29. mars 2026
L’autodéfense populaire comme condition d’existence politique
Il faut commencer par rompre avec une fiction confortable, largement entretenue dans le débat public. Celle d’un espace politique pacifié, où les conflits ne seraient que discursifs, où les oppositions se réguleraient uniquement par la parole, le vote, la délibération. Cette fiction ne tient plus. Elle ne tient plus depuis longtemps.
La réalité est autre. Elle est plus brutale, plus concrète, plus matérielle. Dans de nombreuses villes, à l’occasion de manifestations, de réunions publiques, de moments festifs ou militants, des groupes organisés d’extrême droite interviennent physiquement. Ils ne viennent pas débattre. Ils ne viennent pas convaincre. Ils viennent tester un rapport de force, imposer une présence, frapper lorsque les conditions leur semblent favorables.
Ce phénomène n’est ni marginal, ni accidentel. Il s’inscrit dans une stratégie. Une stratégie d’implantation, de démonstration, de conquête progressive de l’espace public. Il s’agit d’installer une évidence. Faire comprendre que certains territoires, certains lieux, certains événements ne peuvent plus exister sans leur aval implicite ou explicite.

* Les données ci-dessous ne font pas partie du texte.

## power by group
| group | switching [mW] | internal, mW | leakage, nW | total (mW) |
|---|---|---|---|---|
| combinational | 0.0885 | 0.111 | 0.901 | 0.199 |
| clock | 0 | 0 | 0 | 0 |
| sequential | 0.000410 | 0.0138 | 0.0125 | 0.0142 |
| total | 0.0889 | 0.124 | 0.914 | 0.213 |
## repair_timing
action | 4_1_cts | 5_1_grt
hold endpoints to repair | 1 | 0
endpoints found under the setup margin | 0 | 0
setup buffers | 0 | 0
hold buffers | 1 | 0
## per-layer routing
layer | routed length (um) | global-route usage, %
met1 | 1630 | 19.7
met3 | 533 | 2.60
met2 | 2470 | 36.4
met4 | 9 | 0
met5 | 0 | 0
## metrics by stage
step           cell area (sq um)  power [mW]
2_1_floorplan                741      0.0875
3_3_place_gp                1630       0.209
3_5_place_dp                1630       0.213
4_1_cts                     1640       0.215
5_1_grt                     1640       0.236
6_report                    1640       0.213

Face à cela, continuer à raisonner comme si la situation relevait d’un simple désaccord politique est une erreur. Une erreur d’analyse, mais aussi une erreur stratégique.

La violence comme outil politique
Le fascisme, dans son histoire comme dans ses formes contemporaines, ne se réduit jamais à un corpus d’idées. Il est indissociable d’une pratique. Une pratique de la violence. Non pas une violence désordonnée, irrationnelle ou marginale, mais une violence organisée, ciblée, pensée comme un levier stratégique.

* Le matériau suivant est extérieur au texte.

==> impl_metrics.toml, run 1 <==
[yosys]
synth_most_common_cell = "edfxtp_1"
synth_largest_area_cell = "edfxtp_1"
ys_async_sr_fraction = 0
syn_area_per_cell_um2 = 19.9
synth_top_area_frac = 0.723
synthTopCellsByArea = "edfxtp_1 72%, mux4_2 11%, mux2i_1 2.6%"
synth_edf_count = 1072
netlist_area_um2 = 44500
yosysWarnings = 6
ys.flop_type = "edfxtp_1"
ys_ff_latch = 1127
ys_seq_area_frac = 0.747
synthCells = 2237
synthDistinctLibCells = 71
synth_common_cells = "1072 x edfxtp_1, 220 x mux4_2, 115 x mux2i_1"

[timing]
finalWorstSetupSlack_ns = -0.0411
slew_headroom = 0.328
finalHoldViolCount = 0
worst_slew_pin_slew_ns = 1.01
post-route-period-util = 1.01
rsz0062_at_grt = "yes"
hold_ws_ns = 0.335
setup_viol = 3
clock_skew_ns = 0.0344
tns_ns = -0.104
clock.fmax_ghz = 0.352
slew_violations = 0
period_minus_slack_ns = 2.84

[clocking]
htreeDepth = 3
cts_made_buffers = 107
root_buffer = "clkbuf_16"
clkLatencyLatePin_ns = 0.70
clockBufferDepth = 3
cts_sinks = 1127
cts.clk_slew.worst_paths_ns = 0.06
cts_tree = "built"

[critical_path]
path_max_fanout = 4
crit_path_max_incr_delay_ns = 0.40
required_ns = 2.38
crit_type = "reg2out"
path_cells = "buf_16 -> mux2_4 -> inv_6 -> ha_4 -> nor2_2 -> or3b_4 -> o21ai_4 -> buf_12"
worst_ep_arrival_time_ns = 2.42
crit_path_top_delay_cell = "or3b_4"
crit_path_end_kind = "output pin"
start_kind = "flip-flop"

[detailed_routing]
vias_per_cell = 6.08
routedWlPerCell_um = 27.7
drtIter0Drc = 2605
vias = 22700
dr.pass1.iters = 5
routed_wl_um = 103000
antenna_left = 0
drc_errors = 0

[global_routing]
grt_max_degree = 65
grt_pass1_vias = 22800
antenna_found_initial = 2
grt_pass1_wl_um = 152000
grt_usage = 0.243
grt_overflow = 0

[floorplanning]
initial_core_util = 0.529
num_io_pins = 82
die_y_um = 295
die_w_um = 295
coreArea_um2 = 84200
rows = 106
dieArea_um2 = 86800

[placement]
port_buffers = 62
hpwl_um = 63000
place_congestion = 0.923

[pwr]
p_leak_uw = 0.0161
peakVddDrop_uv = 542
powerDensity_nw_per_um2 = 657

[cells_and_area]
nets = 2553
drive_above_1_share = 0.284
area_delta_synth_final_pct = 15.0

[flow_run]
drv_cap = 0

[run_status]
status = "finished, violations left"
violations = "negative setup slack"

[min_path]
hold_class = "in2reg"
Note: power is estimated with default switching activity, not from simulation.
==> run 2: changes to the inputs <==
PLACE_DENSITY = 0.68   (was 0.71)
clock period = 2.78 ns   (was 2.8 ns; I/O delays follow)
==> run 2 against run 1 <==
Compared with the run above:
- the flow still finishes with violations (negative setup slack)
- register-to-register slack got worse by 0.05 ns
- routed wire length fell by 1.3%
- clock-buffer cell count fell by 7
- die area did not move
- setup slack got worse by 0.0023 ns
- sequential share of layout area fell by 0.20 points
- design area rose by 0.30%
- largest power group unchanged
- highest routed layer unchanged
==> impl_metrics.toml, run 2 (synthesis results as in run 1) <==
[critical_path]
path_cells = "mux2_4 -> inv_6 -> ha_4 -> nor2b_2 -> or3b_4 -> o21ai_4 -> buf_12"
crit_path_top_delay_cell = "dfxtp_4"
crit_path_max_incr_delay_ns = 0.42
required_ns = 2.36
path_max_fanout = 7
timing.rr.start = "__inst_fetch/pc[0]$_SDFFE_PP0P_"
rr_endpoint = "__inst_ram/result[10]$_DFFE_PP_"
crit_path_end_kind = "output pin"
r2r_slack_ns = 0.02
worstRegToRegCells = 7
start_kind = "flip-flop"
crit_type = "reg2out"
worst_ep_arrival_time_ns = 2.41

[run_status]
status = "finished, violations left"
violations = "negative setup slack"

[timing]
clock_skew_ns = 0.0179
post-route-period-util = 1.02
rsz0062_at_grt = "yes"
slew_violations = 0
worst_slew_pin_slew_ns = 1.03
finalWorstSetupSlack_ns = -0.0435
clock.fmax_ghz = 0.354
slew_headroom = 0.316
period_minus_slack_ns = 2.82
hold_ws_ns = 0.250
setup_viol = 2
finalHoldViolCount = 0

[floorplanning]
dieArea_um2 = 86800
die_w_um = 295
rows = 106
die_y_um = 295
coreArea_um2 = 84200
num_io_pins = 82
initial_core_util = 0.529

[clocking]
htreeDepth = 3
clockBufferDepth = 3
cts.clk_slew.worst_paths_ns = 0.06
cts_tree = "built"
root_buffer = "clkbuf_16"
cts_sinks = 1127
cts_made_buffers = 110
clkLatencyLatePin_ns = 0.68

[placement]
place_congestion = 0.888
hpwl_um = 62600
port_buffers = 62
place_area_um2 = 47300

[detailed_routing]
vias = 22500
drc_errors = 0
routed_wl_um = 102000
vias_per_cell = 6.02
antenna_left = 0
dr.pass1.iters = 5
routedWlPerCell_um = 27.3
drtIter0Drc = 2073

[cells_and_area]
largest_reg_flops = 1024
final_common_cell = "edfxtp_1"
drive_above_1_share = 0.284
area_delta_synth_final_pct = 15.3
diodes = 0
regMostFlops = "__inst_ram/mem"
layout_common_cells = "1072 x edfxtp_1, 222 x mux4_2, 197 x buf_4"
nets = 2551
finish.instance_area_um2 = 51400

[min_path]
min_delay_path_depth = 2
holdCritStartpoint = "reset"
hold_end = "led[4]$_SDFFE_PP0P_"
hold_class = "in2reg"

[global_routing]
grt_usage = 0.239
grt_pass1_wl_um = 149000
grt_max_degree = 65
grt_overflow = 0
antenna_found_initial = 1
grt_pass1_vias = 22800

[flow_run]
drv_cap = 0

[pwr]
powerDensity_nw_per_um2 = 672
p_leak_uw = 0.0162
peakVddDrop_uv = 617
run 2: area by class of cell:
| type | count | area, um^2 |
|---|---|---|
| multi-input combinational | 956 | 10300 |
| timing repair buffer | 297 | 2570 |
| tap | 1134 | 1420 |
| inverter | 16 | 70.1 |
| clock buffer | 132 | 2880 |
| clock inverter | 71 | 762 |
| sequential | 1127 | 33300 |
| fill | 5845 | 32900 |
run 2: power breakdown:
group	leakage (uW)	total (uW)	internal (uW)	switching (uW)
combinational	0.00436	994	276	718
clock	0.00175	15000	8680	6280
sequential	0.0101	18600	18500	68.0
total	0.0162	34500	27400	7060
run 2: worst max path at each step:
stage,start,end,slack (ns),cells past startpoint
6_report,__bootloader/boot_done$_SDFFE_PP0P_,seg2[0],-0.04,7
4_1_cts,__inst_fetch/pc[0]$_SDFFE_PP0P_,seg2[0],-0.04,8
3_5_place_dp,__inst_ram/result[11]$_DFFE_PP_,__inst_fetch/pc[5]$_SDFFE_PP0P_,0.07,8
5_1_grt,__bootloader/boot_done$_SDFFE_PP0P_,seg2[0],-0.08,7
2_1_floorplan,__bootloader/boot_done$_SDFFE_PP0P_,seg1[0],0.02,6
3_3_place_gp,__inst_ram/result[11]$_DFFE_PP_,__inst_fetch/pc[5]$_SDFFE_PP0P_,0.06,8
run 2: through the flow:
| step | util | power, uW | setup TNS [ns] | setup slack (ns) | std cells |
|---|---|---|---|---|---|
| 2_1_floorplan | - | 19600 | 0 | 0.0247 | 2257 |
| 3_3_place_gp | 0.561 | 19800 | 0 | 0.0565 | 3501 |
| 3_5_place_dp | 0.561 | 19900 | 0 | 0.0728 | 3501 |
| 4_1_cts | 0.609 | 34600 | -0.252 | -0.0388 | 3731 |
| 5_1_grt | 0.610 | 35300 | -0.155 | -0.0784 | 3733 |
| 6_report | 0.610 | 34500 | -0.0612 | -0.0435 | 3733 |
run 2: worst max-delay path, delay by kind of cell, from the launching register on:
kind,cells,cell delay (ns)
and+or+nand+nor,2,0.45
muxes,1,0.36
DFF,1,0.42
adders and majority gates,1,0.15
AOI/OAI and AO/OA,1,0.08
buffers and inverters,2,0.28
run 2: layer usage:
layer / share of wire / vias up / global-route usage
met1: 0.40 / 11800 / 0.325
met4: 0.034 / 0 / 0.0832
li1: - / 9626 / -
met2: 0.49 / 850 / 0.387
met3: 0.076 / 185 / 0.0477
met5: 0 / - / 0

Cette violence n’est pas un débordement. Elle est un langage. Elle produit des effets politiques concrets.
Elle sert plusieurs objectifs précis. Intimider les adversaires, en transformant leur engagement en risque personnel. Désorganiser les structures militantes, en rendant toute activité instable, incertaine, vulnérable. Tester la capacité de réponse, mesurer les résistances, identifier les failles. Créer un climat d’insécurité politique, où l’expression elle-même devient coûteuse.
Mais au-delà de ces fonctions immédiates, cette violence porte un projet plus profond. Elle vise à réintroduire la domination comme évidence. À rappeler que certains peuvent frapper, et que d’autres doivent apprendre à encaisser ou à disparaître. Elle met en scène un ordre du monde où la force physique redevient un principe de hiérarchisation politique.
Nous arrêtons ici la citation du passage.